### THE PROBLEM
Please copy each line of the records below that holds the word "Yosys".

### Data entries
● ● ● ● ●
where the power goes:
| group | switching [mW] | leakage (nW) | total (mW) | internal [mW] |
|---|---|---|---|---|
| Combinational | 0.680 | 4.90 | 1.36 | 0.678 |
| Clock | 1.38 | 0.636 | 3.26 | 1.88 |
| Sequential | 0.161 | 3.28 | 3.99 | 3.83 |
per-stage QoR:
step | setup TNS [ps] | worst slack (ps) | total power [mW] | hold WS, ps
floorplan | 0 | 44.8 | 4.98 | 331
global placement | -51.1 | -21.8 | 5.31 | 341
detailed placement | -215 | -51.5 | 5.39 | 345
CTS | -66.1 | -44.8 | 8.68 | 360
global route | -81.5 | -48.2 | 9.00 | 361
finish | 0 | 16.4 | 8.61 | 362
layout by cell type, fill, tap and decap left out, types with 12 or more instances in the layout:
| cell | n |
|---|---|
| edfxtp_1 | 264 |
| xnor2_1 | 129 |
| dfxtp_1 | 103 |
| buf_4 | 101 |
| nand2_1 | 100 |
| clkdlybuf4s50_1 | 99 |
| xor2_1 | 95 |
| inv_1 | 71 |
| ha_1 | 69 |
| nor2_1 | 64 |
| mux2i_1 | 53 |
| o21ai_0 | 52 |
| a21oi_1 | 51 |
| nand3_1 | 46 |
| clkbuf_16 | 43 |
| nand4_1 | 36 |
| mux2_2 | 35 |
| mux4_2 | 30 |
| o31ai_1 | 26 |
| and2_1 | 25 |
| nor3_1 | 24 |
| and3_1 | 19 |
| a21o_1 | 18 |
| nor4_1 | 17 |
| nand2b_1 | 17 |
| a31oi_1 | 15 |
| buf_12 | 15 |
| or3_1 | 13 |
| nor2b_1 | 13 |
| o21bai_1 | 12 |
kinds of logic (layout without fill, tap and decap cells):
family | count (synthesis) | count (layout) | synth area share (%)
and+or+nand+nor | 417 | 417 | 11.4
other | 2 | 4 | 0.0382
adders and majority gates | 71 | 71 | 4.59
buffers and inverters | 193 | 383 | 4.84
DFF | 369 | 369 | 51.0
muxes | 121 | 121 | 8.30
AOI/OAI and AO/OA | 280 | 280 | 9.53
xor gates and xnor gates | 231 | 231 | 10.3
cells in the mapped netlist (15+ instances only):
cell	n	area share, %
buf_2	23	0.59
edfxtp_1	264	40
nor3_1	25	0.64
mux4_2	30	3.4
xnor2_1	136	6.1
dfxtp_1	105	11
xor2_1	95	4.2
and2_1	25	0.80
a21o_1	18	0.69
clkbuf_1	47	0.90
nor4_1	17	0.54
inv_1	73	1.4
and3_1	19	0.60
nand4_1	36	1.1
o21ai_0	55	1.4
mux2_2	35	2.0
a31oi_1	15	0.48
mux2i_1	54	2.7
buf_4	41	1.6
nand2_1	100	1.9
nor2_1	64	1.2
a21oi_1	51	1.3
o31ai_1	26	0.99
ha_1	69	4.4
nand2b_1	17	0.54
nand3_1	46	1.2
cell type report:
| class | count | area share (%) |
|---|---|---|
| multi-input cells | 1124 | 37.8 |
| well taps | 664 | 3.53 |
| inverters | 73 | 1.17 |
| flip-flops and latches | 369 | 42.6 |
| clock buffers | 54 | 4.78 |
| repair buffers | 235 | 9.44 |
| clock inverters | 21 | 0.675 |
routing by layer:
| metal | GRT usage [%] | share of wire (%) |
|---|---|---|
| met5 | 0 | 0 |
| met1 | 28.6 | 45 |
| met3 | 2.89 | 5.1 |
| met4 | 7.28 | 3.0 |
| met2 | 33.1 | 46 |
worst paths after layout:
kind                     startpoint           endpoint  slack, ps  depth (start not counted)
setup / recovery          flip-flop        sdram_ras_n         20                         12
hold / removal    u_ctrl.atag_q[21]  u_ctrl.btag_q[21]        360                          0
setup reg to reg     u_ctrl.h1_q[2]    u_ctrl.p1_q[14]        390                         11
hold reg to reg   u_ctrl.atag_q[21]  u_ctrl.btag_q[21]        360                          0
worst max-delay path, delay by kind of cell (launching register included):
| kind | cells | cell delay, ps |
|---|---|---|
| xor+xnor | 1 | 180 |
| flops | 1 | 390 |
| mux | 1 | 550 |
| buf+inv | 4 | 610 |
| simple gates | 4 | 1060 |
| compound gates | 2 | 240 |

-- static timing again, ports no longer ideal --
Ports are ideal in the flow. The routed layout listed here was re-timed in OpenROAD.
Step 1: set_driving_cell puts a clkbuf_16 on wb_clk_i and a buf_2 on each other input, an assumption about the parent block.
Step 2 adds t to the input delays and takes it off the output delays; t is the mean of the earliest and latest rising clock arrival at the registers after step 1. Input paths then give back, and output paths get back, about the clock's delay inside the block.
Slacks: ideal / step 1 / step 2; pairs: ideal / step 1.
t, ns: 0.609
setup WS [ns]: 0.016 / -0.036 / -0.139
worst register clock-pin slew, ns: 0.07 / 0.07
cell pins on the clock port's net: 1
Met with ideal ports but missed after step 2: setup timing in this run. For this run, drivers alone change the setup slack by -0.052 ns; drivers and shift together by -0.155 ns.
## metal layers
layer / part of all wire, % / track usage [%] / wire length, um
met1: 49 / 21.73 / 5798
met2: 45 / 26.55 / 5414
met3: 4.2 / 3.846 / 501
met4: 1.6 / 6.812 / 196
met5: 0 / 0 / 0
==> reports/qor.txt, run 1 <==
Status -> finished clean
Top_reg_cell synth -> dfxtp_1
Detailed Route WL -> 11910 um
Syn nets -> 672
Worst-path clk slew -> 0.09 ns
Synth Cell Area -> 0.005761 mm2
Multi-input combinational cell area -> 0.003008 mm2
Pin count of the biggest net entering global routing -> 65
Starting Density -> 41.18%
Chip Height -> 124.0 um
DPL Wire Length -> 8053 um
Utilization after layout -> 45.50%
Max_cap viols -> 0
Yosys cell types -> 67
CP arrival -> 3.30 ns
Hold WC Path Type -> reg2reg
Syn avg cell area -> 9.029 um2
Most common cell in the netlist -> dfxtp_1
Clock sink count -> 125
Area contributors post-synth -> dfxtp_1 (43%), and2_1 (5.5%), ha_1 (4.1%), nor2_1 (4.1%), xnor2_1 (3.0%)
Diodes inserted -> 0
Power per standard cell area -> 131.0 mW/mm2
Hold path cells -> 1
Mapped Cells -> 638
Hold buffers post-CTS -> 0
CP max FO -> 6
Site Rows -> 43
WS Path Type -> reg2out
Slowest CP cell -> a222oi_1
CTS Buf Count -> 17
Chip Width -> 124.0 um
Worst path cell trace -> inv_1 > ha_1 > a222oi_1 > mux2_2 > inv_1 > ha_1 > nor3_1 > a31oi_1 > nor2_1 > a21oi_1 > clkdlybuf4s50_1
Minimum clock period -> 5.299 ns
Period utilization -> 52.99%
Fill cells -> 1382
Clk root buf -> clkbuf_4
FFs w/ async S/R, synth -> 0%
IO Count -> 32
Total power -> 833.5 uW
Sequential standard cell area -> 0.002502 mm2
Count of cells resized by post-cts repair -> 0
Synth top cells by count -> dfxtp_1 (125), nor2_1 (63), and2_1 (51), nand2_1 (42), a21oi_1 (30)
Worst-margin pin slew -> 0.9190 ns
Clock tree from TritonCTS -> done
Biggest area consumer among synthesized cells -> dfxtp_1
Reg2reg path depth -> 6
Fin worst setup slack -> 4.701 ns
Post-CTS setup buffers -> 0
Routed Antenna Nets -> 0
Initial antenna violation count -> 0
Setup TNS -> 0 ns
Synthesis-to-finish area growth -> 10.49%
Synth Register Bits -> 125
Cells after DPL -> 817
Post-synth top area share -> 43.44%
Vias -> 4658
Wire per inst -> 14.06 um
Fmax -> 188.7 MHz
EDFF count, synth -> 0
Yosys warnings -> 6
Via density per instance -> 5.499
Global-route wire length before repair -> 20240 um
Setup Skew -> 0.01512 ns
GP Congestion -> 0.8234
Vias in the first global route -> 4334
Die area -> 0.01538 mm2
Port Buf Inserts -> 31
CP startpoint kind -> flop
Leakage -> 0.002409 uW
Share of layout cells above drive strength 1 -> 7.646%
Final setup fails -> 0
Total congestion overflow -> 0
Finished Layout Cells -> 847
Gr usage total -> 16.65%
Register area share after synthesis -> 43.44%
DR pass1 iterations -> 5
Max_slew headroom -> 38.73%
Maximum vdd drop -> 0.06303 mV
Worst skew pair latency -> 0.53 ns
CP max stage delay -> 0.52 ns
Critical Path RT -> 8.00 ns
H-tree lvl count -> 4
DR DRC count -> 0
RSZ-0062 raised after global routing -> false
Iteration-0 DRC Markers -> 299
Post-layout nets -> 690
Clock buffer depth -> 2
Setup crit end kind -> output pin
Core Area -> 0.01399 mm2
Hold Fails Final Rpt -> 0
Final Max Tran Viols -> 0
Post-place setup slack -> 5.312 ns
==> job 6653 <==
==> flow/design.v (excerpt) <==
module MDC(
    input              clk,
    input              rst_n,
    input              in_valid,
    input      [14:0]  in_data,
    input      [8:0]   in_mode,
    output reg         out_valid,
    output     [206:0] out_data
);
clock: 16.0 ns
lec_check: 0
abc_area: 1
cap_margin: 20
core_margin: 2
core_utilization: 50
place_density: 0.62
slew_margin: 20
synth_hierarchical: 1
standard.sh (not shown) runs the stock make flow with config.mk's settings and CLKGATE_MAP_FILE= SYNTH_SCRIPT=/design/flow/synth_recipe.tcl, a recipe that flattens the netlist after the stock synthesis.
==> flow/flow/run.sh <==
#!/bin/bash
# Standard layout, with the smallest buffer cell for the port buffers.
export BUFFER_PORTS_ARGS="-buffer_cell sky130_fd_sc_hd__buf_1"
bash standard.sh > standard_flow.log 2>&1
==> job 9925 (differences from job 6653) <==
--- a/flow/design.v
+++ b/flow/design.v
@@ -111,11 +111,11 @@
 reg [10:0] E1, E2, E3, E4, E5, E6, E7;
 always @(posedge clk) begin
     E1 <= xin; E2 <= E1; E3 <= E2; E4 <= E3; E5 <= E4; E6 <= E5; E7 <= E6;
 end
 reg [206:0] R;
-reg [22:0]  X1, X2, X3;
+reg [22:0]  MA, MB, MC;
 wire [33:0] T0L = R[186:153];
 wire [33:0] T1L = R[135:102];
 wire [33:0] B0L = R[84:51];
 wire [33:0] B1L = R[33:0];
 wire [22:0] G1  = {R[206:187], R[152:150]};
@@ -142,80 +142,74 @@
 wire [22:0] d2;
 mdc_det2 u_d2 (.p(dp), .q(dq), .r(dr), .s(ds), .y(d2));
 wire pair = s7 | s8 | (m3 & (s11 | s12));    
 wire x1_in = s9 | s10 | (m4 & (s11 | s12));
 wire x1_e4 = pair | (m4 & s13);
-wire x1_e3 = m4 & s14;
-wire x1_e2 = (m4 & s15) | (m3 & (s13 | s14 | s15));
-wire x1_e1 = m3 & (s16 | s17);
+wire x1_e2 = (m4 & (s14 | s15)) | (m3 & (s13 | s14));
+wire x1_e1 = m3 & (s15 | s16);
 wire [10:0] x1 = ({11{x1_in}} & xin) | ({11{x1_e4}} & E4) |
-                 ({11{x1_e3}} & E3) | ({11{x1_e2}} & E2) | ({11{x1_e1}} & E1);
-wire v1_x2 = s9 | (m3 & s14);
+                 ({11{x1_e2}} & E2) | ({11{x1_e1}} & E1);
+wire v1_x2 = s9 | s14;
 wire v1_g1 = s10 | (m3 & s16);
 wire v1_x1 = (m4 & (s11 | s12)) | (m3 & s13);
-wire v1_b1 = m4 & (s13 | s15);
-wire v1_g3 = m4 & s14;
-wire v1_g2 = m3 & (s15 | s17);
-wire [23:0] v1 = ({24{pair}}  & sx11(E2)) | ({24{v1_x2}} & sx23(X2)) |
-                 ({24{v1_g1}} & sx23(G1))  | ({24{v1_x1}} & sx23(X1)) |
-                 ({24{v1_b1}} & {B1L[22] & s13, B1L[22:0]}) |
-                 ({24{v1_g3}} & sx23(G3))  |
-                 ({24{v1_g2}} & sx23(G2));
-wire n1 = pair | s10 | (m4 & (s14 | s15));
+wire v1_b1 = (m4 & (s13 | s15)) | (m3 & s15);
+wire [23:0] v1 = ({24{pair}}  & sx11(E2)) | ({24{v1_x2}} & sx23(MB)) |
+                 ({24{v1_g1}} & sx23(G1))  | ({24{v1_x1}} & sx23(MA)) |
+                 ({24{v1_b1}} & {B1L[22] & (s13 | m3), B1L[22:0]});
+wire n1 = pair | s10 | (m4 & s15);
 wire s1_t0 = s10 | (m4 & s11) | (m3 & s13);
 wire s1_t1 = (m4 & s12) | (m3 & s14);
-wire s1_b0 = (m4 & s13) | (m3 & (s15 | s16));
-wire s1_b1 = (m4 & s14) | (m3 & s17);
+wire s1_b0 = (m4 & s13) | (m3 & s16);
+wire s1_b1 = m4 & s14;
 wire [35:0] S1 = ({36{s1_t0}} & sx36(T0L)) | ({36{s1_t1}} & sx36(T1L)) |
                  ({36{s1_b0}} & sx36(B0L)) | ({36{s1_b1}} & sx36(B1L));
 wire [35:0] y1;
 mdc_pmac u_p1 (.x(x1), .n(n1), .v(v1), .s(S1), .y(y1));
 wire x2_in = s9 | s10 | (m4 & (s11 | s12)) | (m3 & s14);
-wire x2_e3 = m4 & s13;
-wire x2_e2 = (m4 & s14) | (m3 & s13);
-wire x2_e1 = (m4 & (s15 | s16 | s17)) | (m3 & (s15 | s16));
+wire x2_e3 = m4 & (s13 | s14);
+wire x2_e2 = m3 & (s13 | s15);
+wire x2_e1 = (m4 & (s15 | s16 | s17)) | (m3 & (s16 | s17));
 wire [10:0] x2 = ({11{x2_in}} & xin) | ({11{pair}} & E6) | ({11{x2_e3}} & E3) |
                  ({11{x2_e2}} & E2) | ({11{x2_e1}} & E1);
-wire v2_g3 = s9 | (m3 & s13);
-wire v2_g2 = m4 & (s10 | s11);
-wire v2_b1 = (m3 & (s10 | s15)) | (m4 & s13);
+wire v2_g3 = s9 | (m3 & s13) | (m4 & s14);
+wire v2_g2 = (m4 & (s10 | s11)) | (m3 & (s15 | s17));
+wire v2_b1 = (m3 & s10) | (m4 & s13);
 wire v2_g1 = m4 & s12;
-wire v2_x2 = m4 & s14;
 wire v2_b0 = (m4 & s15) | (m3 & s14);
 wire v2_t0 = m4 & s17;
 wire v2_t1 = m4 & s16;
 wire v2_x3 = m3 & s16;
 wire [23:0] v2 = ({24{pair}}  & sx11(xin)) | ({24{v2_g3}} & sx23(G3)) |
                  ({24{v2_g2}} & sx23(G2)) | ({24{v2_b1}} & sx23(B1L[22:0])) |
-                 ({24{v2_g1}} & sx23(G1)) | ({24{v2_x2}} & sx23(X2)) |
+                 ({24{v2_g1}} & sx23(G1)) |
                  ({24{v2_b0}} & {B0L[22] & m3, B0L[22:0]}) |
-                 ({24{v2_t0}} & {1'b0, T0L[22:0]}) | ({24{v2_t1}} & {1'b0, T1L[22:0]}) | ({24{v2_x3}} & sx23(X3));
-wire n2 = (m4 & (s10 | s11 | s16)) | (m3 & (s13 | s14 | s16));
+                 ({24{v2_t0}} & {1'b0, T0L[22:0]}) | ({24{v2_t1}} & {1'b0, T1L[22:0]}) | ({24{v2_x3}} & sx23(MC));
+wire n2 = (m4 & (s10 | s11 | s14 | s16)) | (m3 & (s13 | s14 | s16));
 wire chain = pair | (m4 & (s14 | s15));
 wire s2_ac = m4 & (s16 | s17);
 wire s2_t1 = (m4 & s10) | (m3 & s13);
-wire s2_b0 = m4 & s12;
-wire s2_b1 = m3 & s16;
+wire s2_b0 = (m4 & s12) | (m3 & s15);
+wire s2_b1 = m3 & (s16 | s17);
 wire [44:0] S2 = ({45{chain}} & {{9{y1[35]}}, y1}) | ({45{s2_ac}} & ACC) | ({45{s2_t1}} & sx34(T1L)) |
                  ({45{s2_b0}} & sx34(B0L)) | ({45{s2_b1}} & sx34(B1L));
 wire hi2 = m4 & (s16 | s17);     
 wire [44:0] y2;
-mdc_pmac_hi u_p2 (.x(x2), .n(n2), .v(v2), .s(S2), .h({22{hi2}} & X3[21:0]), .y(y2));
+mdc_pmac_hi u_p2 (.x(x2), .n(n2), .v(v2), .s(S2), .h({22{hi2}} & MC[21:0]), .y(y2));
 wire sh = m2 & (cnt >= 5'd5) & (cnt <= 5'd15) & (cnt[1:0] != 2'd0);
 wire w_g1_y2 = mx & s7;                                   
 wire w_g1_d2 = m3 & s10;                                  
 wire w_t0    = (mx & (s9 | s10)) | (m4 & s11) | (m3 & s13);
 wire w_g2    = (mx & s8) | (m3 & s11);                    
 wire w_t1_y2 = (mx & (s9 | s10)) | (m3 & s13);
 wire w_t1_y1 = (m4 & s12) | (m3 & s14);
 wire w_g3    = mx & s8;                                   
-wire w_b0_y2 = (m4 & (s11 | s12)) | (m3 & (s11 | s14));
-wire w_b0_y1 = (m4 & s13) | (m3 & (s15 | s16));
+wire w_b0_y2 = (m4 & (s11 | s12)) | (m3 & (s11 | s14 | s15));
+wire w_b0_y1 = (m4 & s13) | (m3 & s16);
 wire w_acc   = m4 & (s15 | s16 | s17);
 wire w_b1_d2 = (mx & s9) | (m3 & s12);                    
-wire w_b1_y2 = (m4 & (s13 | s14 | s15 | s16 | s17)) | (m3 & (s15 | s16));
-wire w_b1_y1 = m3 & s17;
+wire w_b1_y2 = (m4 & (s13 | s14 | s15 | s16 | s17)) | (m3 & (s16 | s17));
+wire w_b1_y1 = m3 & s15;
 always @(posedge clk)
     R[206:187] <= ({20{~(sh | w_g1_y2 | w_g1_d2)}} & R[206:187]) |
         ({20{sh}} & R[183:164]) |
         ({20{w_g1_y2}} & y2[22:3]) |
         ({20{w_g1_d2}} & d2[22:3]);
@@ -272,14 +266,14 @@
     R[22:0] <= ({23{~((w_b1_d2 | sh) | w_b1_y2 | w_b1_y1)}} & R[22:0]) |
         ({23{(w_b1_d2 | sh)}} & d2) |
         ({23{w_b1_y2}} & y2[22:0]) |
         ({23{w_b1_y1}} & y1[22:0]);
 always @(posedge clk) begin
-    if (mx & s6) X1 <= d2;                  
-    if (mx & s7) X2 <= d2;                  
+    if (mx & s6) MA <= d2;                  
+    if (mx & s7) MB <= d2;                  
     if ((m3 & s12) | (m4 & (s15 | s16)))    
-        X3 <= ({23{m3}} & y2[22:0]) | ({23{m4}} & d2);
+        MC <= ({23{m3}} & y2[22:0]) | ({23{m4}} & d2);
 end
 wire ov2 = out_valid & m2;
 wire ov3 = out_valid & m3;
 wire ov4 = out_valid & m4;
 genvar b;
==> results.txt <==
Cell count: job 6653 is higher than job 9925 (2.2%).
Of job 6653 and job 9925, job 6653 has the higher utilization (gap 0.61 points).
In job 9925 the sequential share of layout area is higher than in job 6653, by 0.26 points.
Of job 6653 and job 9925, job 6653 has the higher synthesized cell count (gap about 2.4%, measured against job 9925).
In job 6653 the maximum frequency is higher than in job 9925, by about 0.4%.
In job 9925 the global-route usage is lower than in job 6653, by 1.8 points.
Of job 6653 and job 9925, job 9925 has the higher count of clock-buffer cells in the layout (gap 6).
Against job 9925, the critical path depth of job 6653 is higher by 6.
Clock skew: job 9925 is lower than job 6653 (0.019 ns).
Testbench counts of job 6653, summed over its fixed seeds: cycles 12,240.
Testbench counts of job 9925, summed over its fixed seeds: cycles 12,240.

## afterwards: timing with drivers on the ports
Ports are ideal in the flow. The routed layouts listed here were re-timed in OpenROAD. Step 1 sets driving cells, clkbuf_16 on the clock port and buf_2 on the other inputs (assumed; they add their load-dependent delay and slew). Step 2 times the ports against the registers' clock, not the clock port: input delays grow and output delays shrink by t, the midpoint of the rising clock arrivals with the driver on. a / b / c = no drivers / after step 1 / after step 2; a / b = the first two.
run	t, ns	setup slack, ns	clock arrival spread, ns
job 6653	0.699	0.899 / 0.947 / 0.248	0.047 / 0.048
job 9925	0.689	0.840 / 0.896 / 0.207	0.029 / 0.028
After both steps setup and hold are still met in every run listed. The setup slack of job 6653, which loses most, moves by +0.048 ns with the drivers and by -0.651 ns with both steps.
● ● ● ● ●
### REPLY TO THE TASK
Yosys cell types -> 67
Yosys warnings -> 6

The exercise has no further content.